Le digo todo lo que sé, y mientras hablo, las lágrimas empiezan a rodar por mis mejillas. Él no tarda en sollozar sin disimulo, secándose impacientemente las lágrimas con las manos. Dudo, preguntándome si no estaré afligiéndole en exceso, pero él, con un gesto, me invita a continuar.
Nunca he visto a un hombre llorando tan abiertamente delante de una mujer. En un momento dado coge una servilleta para secarse la cara.
–Y…, decidme…, ¿fue asesinada? –me pregunta, una vez he terminado–. ¿Ese bruto, o uno de sus favoritos, ordenó que la asesinaran para poder seguir practicando sus vicios sin impedimentos?
Ahora soy yo quien debo mostrarme dubitativa. Sólo hay una respuesta que puedo darle, pero me pregunto qué debo hacer para resultar convincente.
–En realidad, podría haber seguido practicándolos sin impedimento alguno. Y aunque no siento ninguna admiración por su esposo, no alcanzo a comprender cómo podría haber sido asesinada.
–Pero en Dover se encontraba muy bien. Nunca la había visto tan hermosa y radiante.
Sacudo la cabeza.
–Tenía unos dolores terribles, pero había decidido ocultarlo.
–Los Estuardo somos muy buenos disimulando –dice, casi para sí mismo–. Mostramos muy poco nuestra verdadera forma de ser a los que más nos aman.
–Ella os quería más que a nadie.
–Yo también la quería. –Guarda silencio un momento y luego saca algo de la camisa–. He traído sus cartas. ¿Podríais…?
No puede terminar la frase, pero sé lo que quiere.
–En français?
–Oui. S’il vous plaît.
Abro la primera carta y empiezo a leer.
–Mon cher frère, votre Majesté…
Carlo
Buscad una estancia fría y limpia, sin mugre ni distracciones de cualquier clase.
El libro de los helados
Finalmente, Chiffinch me consiguió un sitio en las cocinas de palacio. Se parecía mucho a la idea que tenía del infierno: una estancia enorme, llena de humo, donde cuatro grandes fuegos ardían día y noche y el olor a carne quemada flotaba en el ambiente como una niebla amarga. Los cocineros trabajaban en unas largas mesas como si fueran costureras: se abalanzaban sobre montones de carcasas de vaca con sus cuchillos de carnicero o troceaban animales tan pequeños que en cualquier otro lugar habrían sido descartados por considerarse incomestibles.
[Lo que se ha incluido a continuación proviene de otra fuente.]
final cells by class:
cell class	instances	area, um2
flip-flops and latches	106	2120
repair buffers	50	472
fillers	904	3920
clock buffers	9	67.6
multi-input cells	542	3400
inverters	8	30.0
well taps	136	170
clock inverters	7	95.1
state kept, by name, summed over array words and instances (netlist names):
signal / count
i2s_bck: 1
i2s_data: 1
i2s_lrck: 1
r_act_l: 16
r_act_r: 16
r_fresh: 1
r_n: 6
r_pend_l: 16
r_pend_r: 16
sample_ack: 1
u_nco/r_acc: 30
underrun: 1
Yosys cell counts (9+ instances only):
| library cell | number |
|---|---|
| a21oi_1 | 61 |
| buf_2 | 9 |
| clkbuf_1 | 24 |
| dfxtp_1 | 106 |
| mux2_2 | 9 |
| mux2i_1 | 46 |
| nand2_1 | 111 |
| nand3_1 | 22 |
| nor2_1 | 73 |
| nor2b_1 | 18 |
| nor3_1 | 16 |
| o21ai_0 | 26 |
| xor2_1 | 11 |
[src/rtl/irq_pkg.sv]
// Shared constants and FSM state encoding for the interrupt controller.
package irq_pkg;

  localparam int unsigned N   = 8;
  localparam int unsigned IDW = 3;

  localparam logic [1:0] IDLE    = 2'd0;
  localparam logic [1:0] REQ     = 2'd1;
  localparam logic [1:0] SERVICE = 2'd2;

  function automatic logic [N-1:0] id_onehot(input logic [IDW-1:0] id);
    logic [N-1:0] v;
    v = '0;
    v[id] = 1'b1;
    return v;
  endfunction

endpackage

[src/rtl/pri_encoder.sv]
// 8->3 priority encoder with valid; the highest set index wins.
module pri_encoder (
  input  logic [7:0] in,
  output logic [2:0] out,
  output logic       valid
);

  always_comb begin
    out = 3'd0;
    for (int i = 0; i < 8; i++) begin
      if (in[i]) out = i[2:0];
    end
    valid = |in;
  end

endmodule

[src/rtl/irq_ctrl.sv]
// Interrupt controller: edge-detects raw lines into a pending register, arbitrates the
// unmasked set through pri_encoder and runs a req/ack/eoi handshake with the consumer.
module irq_ctrl
  import irq_pkg::*;
(
  input  logic           clk,
  input  logic           rst_n,
  input  logic [N-1:0]   irq_in,
  input  logic [N-1:0]   mask,
  input  logic           irq_ack,
  input  logic           irq_eoi,
  output logic           irq_req,
  output logic [IDW-1:0] irq_id,
  output logic           busy,
  output logic [N-1:0]   pending
);

  logic [N-1:0]   irq_prev_q;
  logic [N-1:0]   pending_q, pending_d;
  logic [N-1:0]   rise, ack_clr, enc_in;
  logic [1:0]     state_q, state_d;
  logic           req_q, req_d;
  logic           busy_q, busy_d;
  logic [IDW-1:0] id_q, id_d;
  logic [IDW-1:0] enc_out;
  logic           enc_valid;
  logic           ack_accept;

  assign rise       = irq_in & ~irq_prev_q;
  assign ack_accept = (state_q == REQ) && irq_ack;
  assign ack_clr    = ack_accept ? id_onehot(id_q) : '0;
  // A fresh edge on the line being acked wins over the clear so the event is kept.
  assign pending_d  = rise | (pending_q & ~ack_clr);
  assign enc_in     = pending_q & ~mask;

  pri_encoder u_pri_encoder (
    .in    (enc_in),
    .out   (enc_out),
    .valid (enc_valid)
  );

  always_comb begin
    state_d = state_q;
    req_d   = req_q;
    busy_d  = busy_q;
    id_d    = id_q;
    case (state_q)
      IDLE: begin
        if (enc_valid) begin
          id_d    = enc_out;
          req_d   = 1'b1;
          state_d = REQ;
        end
      end
      REQ: begin
        // Ack outranks withdrawal; the id stays frozen until we get back to IDLE.
        if (irq_ack) begin
          req_d   = 1'b0;
          busy_d  = 1'b1;
          state_d = SERVICE;
        end else if (mask[id_q]) begin
          req_d   = 1'b0;
          state_d = IDLE;
        end
      end
      SERVICE: begin
        if (irq_eoi) begin
          busy_d  = 1'b0;
          state_d = IDLE;
        end
      end
      default: begin
        req_d   = 1'b0;
        busy_d  = 1'b0;
        state_d = IDLE;
      end
    endcase
  end

  always_ff @(posedge clk or negedge rst_n) begin
    if (!rst_n) begin
      irq_prev_q <= '0;
      pending_q  <= '0;
      state_q    <= IDLE;
      req_q      <= 1'b0;
      busy_q     <= 1'b0;
      id_q       <= '0;
    end else begin
      irq_prev_q <= irq_in;
      pending_q  <= pending_d;
      state_q    <= state_d;
      req_q      <= req_d;
      busy_q     <= busy_d;
      id_q       <= id_d;
    end
  end

  assign irq_req = req_q;
  assign irq_id  = id_q;
  assign busy    = busy_q;
  assign pending = pending_q;

endmodule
Los ingleses, me di cuenta en seguida, estaban obsesionados con la carne, y no les parecía extraño comerla casi a diario. Sin embargo, la ternera, el oso o el cerdo hervido no eran «cocinados» en el sentido con que un francés o un italiano emplearían esa palabra, es decir, elaborando un plato para que fuera más sabroso gracias a las cualidades de un cocinero ingenioso, añadiendo adecuadamente salsas, condimentos o hierbas aromáticas, sino que simplemente se colocaban en un asador hasta que se volvían duros e insípidos. Aparentemente, las verduras y las hierbas aromáticas eran casi desconocidas, y aunque me contaron que de vez en cuando el rey comía fruta cruda, al estilo francés, los cocineros lo consideraban una moda extranjera, y ordenaban que se sirviera con un cuenco o una fuente, «como mandaban los cánones», de postres ingleses, como tarta de frutas, sebo estofado o pudín con frutos secos. Los platos ni siquiera se servían por separado. Todo llegaba a la mesa al mismo tiempo, y cada cocinero ofrecía lo que había preparado: las sopas, los asados y los postres se amontonaban para que los invitados del rey dieran cuenta de ellos. Chiffinch se quedó muy sorprendido cuando le dije que en Francia los platos se servían de uno en uno, como los actos de una obra de teatro.